BMC Bioinformatics (Oct 2008)
Classification of drug molecules considering their IC<sub>50 </sub>values using mixed-integer linear programming based hyper-boxes method
Abstract
Abstract Background A priori analysis of the activity of drugs on the target protein by computational approaches can be useful in narrowing down drug candidates for further experimental tests. Currently, there are a large number of computational methods that predict the activity of drugs on proteins. In this study, we approach the activity prediction problem as a classification problem and, we aim to improve the classification accuracy by introducing an algorithm that combines partial least squares regression with mixed-integer programming based hyper-boxes classification method, where drug molecules are classified as low active or high active regarding their binding activity (IC50 values) on target proteins. We also aim to determine the most significant molecular descriptors for the drug molecules. Results We first apply our approach by analyzing the activities of widely known inhibitor datasets including Acetylcholinesterase (ACHE), Benzodiazepine Receptor (BZR), Dihydrofolate Reductase (DHFR), Cyclooxygenase-2 (COX-2) with known IC50 values.

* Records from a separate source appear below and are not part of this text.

===== config.mk =====
export PLATFORM = sky130hd
export DESIGN_NAME = arb2_timeout
export DESIGN_NICKNAME = d
export VERILOG_FILES = /design/src/rtl/arb2_pkg.sv /design/src/rtl/arb2_pick.sv /design/src/rtl/arb2_tenure_timer.sv /design/src/rtl/arb2_timeout.sv
export SDC_FILE = /design/constraint.sdc
export NUM_CORES = 1
export LEC_CHECK = 0
export ABC_AREA = 1
export BUFFER_PORTS_ARGS = -buffer_cell sky130_fd_sc_hd__buf_2
export CORE_AREA = 2 2 39 41
export CTS_CLUSTER_DIAMETER = 60
export CTS_CLUSTER_SIZE = 24
export DETAILED_ROUTE_END_ITERATION = 10
export DIE_AREA = 0 0 41 43
export PLACE_DENSITY_LB_ADDON = 0.1
export SYNTH_ARGS = -nofsm -noshare
export SYNTH_HDL_FRONTEND = slang
export SYNTH_HIERARCHICAL = 1
export SYNTH_SLANG_ARGS = --single-unit

===== constraint.sdc =====
create_clock -name clk -period 2.05 [get_ports clk]
set_input_delay 0.1025 -clock clk [delete_from_list [all_inputs] [get_ports clk]]
set_output_delay 0.1025 -clock clk [all_outputs]
set_load 0.005 [all_outputs]
`src/rtl/wdog_two_stage.sv`:
```
module wdog_two_stage #(
  parameter int          CLK_PER_TICK = 400,
  parameter logic [23:0] TMO_RST      = 24'd125000
) (
  input  logic       clk,
  input  logic       rst_n,
  input  logic       wr_en,
  input  logic [3:0] addr,
  input  logic [7:0] wdata,
  output logic [7:0] rd_data,
  output logic       warn_irq,
  output logic       rst_req
);
  localparam int PRE_W = (CLK_PER_TICK > 1) ? $clog2(CLK_PER_TICK) : 1;
  localparam logic [PRE_W-1:0] PRE_LAST = PRE_W'(CLK_PER_TICK - 1);

  logic             en, lock, rst_flag;
  logic [PRE_W-1:0] pre;
  logic [23:0]      cnt, tmo;

  wire        wr_ctrl = wr_en && addr == 4'h8;
  wire        wr_rld  = wr_en && addr == 4'hA && en;
  wire        en_next = (wr_ctrl && !lock) ? wdata[0] : en;
  wire        tick    = pre == PRE_LAST;
  wire [23:0] tmo_eff = (tmo == 24'd0) ? 24'd1 : tmo;

  always_ff @(posedge clk) begin
    if (!rst_n) begin
      en       <= 1'b0;
      lock     <= 1'b0;
      tmo      <= TMO_RST;
      pre      <= '0;
      cnt      <= 24'd1;
      warn_irq <= 1'b0;
      rst_req  <= 1'b0;
      rst_flag <= 1'b0;
    end else begin
      rst_req <= 1'b0;
      if (wr_ctrl && !lock) begin
        en   <= wdata[0];
        lock <= wdata[1];
      end
      for (int i = 0; i < 3; i++)
        if (wr_en && !lock && addr == 4'(i)) tmo[i*8 +: 8] <= wdata;
      if (wr_en && addr == 4'hC && wdata[1]) rst_flag <= 1'b0;

      if (!en_next || !en || wr_rld) begin
        pre      <= '0;
        cnt      <= tmo_eff;
        warn_irq <= 1'b0;
      end else begin
        pre <= tick ? '0 : pre + 1'b1;
        if (tick) begin
          if (cnt <= 24'd1) begin
            cnt <= tmo_eff;
            if (!warn_irq) warn_irq <= 1'b1;
            else begin
              warn_irq <= 1'b0;
              rst_req  <= 1'b1;
              rst_flag <= 1'b1;
            end
          end else begin
            cnt <= cnt - 24'd1;
          end
        end
      end
    end
  end

  always_comb begin
    case (addr)
      4'h0:    rd_data = tmo[7:0];
      4'h1:    rd_data = tmo[15:8];
      4'h2:    rd_data = tmo[23:16];
      4'h8:    rd_data = {6'b0, lock, en};
      4'hC:    rd_data = {6'b0, rst_flag, warn_irq};
      default: rd_data = 8'h00;
    endcase
  end

  assert_pulse_R6: assert property (@(posedge clk) disable iff (!rst_n)
    rst_req |=> !rst_req);
  assert_flag_R6: assert property (@(posedge clk) disable iff (!rst_n)
    rst_req |-> rst_flag);
  assert_warn_first_R6: assert property (@(posedge clk) disable iff (!rst_n)
    rst_req |-> $past(warn_irq));
  assert_lock_hold_R3: assert property (@(posedge clk) disable iff (!rst_n)
    lock |=> lock);
  assert_lock_en_R3: assert property (@(posedge clk) disable iff (!rst_n)
    lock |=> $stable(en));
  assert_off_quiet_R8: assert property (@(posedge clk) disable iff (!rst_n)
    !en |-> (!warn_irq && !rst_req));
  assert_reload_clr_R5: assert property (@(posedge clk) disable iff (!rst_n)
    (en && wr_en && addr == 4'hA) |=> !warn_irq);
endmodule

```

The results at this stage proved that our approach consistently gives better classification accuracies compared to 63 other reported classification methods such as SVM, Naïve Bayes, where we were able to predict the experimentally determined IC50 values with a worst case accuracy of 96%. To further test applicability of this approach we first created dataset for Cytochrome P450 C17 inhibitors and then predicted their activities with 100% accuracy. Conclusion Our results indicate that this approach can be utilized to predict the inhibitory effects of inhibitors based on their molecular descriptors. This approach will not only enhance drug discovery process, but also save time and resources committed.